The Wallaroo Python API allows developers to create Wallaroo applications in Python, which can then be run by Machida.

Overview

In order to create a Wallaroo application in Python, developers need to create classes that provide the required interfaces for each step in their pipline, and then connect them together in a topology structure that is returned by the entry-point function application_setup.

The recommended way to create your topology structure is by using the ApplicationBuilder in the wallaroo module.

Table of Contents

Application Setup

After Machida loaded a Wallaroo Python application module, it executes its entry point function: application_setup(args), which returns an application topology structure that tells Wallaroo how to connect the classes, functions, and objects behind the scenes. Therefore, any Wallaroo Python application must provide this function.

The wallaroo module provides an ApplicationBuilder that facilitates the creation of this data structure. When ApplicationBuilder is used, a topology can be built using its methods, and then its structure can be return by calling ApplicationBuilder.build().

For a simple application with a Decoder, Computation, and Encoder, this function may look like

def application_setup(args):
    in_host, in_port = wallaroo.tcp_parse_input_addrs(args)[0]
    out_host, out_port = wallaroo.tcp_parse_output_addrs(args)[0]

    ab = wallaroo.ApplicationBuilder("My Application")
    ab.new_pipeline("pipeline 1",
                    wallaroo.TCPSourceConfig(in_host, in_port, Decoder()))
    ab.to(Computation)
    ab.to_sink(wallaroo.TCPSinkConfig(out_host, out_port, Encoder()))
    ab.done()
    return ab.build()

args

Since the application is run in an embedded Python runtime, it does not have standard access to sys.argv from which various options parsers could be used. Instead, Wallaroo provides application_setup with args: a list of the string command-line arguments it has received.

wallaroo.ApplicationBuilder

The ApplicationBuilder class in wallaroo is a utility for constructing application topologies. It also provides some additional validation on the input parameters.

ApplicationBuilder Methods

__init__(name)

Create a new application with the name name.

new_pipeline(name, source_config)

Create a new pipline with the name name and a source config object.

If you're adding more than one pipeline, make sure to call done() before creating another pipeline.

done()

Close the current pipeline object.

This is necessary if you intend to add another pipeline.

to(computation_cls)

Add a stateless computation class to the current pipeline. Only a single instance of the computation will be created.

Note that this method takes a class, rather than an instance as its argument. computation_cls must be a Computation.

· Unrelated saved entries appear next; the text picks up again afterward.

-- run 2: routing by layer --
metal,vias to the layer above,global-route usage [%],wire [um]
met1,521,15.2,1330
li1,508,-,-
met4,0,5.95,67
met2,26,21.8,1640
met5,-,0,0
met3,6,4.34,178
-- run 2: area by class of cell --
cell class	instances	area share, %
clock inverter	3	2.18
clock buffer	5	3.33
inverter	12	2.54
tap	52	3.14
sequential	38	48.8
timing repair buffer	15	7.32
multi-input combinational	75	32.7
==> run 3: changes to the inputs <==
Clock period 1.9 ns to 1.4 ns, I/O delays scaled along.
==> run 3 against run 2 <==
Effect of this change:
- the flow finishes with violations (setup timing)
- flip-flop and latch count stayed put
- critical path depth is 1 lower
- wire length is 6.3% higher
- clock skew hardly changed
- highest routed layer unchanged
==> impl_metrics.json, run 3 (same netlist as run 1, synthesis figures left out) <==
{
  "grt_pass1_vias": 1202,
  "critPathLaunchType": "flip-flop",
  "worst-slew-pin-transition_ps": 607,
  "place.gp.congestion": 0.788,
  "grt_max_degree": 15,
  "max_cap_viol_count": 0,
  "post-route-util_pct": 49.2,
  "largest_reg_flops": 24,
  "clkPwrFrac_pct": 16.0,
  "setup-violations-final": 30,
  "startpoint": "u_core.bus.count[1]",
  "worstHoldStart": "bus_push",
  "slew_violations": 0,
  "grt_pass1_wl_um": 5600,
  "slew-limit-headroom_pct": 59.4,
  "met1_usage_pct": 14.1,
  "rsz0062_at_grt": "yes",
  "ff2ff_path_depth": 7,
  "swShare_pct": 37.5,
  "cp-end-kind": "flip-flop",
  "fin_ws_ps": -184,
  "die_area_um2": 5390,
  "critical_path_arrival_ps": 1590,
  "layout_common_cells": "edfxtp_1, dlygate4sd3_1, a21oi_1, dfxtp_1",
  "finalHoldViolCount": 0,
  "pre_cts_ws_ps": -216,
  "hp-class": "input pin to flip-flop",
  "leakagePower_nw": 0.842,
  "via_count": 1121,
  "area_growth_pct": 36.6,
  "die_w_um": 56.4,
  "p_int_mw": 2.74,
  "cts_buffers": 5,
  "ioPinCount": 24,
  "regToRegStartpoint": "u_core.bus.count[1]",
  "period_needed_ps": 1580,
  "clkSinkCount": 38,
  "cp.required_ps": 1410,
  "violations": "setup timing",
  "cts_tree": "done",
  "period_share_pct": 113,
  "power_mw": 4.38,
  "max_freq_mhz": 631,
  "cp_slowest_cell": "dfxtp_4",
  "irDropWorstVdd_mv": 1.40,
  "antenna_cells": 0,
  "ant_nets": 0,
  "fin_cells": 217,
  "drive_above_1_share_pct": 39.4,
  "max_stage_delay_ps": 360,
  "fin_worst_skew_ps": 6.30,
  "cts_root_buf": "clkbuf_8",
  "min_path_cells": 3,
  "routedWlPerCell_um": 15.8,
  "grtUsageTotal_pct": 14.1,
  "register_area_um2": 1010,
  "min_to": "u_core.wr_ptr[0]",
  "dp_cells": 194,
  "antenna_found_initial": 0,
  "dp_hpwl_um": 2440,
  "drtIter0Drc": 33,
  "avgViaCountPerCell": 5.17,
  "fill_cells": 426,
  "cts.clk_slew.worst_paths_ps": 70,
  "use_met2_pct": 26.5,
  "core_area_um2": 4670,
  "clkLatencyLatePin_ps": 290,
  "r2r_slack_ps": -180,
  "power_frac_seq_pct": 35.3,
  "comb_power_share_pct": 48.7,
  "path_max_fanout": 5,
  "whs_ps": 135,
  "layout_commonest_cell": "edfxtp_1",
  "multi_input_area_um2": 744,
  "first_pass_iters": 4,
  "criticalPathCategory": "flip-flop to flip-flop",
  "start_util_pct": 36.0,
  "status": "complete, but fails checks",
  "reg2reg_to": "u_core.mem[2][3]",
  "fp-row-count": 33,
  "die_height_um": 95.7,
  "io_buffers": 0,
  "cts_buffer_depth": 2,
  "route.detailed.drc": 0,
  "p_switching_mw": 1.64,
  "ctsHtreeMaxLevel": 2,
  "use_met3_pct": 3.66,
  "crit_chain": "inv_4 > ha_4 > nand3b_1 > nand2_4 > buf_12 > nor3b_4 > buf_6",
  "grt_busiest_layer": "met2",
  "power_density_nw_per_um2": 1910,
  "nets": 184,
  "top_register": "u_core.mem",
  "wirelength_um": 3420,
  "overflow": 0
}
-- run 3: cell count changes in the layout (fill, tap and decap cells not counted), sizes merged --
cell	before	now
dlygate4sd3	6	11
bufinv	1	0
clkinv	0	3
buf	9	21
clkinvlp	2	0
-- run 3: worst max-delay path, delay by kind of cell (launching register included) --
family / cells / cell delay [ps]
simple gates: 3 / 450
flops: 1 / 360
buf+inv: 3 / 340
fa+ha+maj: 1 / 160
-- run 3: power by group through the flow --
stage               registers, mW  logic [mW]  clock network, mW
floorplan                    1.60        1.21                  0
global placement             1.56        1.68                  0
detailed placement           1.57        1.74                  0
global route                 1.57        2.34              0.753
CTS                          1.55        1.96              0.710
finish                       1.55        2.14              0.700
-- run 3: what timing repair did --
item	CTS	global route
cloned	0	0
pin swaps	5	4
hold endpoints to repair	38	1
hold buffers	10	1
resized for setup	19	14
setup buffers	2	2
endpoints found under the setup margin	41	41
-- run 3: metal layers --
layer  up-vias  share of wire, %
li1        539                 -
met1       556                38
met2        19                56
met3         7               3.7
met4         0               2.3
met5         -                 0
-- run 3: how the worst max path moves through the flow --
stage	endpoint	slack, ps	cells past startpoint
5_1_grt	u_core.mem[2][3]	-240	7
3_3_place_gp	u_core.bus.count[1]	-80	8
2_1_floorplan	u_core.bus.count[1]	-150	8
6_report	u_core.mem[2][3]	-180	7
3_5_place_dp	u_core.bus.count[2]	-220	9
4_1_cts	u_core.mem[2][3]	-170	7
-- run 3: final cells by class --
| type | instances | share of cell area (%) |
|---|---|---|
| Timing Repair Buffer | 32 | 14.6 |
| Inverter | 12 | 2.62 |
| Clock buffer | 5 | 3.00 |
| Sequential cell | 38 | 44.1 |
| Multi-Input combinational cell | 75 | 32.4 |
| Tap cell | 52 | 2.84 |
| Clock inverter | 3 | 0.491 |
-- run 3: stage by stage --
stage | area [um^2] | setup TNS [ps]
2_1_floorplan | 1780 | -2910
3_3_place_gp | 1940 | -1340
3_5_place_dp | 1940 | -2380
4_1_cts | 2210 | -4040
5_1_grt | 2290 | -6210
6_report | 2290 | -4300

to_parallel(computation_cls)

Add a stateless computation class to the current pipeline. Creates one copy of the computation per worker in the cluster allowing you to parallelize stateless work.

Note that this method takes a class, rather than an instance as its argument. computation_cls must be a Computation.

to_stateful(computation, state_builder, state_name)

Add a StateComputation instance, along with a StateBuilder instance and state_name to the current pipeline.

computation must be a StateComputation.

state_builder must be a StateBuilder.

state_name must be a str. state_name is the name of the state object that we will run computations against. You can share the object across pipelines by using the same name. Using different names for different objects, keeps them separate and in this way, acts as a sort of namespace.

to_state_partition(computation, state_builder, state_partition_name, partition_function, partition_keys)

Add a partitioned StateComputation to the current pipeline.

computation must be a StateComputation.

state_builder must be StateBuilder.

state_partition_name must be a str. state_partition_name is the name of the collection of state object that we will run computations against. You can share state partitions across pipelines by using the same name. Using different names for different partitions, keeps them separate and in this way, acts as a sort of namespace.

partition_function must be a PartitionFunction.

partition_keys must be a list of objects where all of the objects can be hashed with the hash function and be checked for equality with other objects.

to_state_partition_u64(computation, state_builder, state_partition_name, partition_function, partition_keys)

Add a partitioned stateful computation to the current pipeline.

computation must be a StateComputation.

state_builder must be StateBuilder.

state_partition_name must be a str. state_partition_name is the name of the collection of state object that we will run computations against. You can share state partitions across pipelines by using the same name. Using different names for different partitions, keeps them separate and in this way, acts as a sort of namespace.

partition_function must be a PartitionFunction.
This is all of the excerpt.